• EXERCISE DIRECTIONS
Exactly the lines from the top of the records below through the one containing "steps | 16 |" must be set down, with no line added or dropped.

• DATA SUPPLIED
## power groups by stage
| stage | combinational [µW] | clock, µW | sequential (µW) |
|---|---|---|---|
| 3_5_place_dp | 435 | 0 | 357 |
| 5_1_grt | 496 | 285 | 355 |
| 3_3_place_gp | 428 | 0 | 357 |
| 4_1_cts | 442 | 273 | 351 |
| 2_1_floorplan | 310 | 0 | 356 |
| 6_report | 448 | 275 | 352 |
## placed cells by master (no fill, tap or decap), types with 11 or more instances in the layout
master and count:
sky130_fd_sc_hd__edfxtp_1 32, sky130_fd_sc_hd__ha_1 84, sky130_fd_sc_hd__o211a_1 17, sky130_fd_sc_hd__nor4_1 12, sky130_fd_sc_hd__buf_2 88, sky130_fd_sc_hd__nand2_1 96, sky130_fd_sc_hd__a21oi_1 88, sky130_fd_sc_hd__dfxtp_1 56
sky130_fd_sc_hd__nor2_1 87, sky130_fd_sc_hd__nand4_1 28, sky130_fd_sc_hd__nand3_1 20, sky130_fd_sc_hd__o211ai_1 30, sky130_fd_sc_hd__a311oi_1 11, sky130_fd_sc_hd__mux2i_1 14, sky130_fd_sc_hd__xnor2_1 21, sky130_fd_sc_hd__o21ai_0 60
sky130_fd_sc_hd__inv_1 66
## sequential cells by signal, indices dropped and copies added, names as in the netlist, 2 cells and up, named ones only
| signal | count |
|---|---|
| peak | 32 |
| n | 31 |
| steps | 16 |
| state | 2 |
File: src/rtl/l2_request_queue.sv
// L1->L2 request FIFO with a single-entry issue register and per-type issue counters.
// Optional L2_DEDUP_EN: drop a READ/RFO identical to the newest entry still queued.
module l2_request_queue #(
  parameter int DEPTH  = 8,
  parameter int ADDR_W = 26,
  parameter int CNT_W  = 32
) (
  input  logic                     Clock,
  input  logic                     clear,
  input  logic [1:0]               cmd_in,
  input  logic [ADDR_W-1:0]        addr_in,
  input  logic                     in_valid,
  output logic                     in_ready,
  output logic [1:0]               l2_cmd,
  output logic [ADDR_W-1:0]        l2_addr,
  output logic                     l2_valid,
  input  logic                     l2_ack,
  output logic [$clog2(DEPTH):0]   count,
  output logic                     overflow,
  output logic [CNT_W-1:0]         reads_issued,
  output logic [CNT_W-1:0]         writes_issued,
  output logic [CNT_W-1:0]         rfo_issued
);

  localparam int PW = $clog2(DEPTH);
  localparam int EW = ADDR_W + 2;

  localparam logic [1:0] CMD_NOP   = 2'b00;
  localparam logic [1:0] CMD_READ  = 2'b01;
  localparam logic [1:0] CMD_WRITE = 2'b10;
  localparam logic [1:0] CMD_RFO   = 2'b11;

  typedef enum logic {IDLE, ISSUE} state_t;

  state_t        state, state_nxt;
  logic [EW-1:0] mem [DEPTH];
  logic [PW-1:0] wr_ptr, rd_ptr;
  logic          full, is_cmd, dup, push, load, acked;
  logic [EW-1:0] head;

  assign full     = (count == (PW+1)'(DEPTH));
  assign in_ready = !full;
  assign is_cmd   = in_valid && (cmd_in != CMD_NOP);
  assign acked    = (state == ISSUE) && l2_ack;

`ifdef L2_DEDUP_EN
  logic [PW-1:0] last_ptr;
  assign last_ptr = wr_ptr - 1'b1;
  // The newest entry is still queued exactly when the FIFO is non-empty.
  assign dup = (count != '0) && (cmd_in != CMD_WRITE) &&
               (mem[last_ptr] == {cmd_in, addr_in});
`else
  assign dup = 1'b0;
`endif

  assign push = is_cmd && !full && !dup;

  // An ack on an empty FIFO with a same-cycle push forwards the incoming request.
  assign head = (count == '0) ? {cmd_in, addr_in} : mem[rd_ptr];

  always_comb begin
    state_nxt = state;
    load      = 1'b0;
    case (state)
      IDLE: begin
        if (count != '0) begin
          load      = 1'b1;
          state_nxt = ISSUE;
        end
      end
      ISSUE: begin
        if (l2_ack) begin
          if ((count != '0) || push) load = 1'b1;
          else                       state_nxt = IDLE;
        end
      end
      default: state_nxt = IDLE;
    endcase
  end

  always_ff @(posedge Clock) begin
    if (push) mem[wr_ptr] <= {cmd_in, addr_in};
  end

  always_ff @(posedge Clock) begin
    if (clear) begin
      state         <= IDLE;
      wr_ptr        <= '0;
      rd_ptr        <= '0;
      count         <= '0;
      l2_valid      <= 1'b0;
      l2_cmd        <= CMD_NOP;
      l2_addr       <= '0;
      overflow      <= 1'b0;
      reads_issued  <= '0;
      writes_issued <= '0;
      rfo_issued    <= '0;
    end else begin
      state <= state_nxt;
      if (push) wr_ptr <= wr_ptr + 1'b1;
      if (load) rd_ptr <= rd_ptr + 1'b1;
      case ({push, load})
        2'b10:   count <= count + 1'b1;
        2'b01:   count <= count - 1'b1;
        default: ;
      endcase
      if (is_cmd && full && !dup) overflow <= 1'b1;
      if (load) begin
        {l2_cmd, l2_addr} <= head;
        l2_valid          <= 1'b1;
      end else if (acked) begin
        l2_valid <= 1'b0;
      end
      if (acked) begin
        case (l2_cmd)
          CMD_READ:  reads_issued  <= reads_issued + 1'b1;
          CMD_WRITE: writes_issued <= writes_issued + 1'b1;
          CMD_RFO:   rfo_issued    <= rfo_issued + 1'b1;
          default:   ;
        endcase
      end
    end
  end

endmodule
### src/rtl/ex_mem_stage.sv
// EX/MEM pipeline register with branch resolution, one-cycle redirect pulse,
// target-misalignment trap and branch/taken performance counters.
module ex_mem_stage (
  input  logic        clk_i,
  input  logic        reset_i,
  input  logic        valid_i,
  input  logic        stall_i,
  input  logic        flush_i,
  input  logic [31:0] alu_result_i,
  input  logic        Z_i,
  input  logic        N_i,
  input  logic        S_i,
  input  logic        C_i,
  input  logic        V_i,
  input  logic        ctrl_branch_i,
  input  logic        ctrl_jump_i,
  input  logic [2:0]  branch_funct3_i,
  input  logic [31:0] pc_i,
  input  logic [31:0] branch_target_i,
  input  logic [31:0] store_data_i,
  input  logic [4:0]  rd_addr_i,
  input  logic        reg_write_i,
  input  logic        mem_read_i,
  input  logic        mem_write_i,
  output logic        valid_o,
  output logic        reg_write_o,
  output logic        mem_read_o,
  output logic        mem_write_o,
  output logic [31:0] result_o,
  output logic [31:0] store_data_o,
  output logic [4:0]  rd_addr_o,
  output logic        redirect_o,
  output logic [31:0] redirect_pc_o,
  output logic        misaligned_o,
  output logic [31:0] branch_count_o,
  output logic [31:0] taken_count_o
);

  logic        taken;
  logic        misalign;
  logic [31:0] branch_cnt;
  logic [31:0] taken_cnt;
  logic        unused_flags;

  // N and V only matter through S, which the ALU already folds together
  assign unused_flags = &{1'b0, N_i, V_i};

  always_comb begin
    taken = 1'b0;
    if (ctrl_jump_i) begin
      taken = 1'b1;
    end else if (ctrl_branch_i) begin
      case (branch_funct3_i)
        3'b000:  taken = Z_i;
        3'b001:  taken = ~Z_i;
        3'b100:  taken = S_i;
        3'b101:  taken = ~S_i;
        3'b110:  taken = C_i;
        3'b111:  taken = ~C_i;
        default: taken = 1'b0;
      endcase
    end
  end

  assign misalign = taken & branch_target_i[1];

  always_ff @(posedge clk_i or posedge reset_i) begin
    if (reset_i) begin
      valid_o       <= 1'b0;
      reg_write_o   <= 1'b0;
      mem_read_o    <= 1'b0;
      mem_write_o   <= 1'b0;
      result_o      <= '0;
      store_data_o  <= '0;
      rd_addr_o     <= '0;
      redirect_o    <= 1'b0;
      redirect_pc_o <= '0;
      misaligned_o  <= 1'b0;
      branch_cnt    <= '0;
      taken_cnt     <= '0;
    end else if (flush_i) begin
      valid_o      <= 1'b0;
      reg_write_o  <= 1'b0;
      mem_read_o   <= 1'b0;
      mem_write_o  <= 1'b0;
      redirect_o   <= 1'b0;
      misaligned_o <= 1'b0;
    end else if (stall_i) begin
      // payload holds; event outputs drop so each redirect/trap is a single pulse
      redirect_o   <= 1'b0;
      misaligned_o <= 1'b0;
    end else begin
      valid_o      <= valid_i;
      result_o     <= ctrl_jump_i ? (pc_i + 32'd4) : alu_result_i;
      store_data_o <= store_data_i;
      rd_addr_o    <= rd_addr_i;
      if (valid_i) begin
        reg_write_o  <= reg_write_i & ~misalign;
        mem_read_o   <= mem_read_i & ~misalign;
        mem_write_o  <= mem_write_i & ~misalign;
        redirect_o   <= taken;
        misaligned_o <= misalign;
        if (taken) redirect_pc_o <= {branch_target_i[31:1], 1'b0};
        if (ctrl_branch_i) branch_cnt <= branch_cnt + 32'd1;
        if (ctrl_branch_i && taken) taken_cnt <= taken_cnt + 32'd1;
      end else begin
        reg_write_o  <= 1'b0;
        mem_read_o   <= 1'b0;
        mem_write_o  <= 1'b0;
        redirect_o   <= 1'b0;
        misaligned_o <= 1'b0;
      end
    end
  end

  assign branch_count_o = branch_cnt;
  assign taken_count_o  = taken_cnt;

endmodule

• EXPECTED ANSWER
## power groups by stage
| stage | combinational [µW] | clock, µW | sequential (µW) |
|---|---|---|---|
| 3_5_place_dp | 435 | 0 | 357 |
| 5_1_grt | 496 | 285 | 355 |
| 3_3_place_gp | 428 | 0 | 357 |
| 4_1_cts | 442 | 273 | 351 |
| 2_1_floorplan | 310 | 0 | 356 |
| 6_report | 448 | 275 | 352 |
## placed cells by master (no fill, tap or decap), types with 11 or more instances in the layout
master and count:
sky130_fd_sc_hd__edfxtp_1 32, sky130_fd_sc_hd__ha_1 84, sky130_fd_sc_hd__o211a_1 17, sky130_fd_sc_hd__nor4_1 12, sky130_fd_sc_hd__buf_2 88, sky130_fd_sc_hd__nand2_1 96, sky130_fd_sc_hd__a21oi_1 88, sky130_fd_sc_hd__dfxtp_1 56
sky130_fd_sc_hd__nor2_1 87, sky130_fd_sc_hd__nand4_1 28, sky130_fd_sc_hd__nand3_1 20, sky130_fd_sc_hd__o211ai_1 30, sky130_fd_sc_hd__a311oi_1 11, sky130_fd_sc_hd__mux2i_1 14, sky130_fd_sc_hd__xnor2_1 21, sky130_fd_sc_hd__o21ai_0 60
sky130_fd_sc_hd__inv_1 66
## sequential cells by signal, indices dropped and copies added, names as in the netlist, 2 cells and up, named ones only
| signal | count |
|---|---|
| peak | 32 |
| n | 31 |
| steps | 16 |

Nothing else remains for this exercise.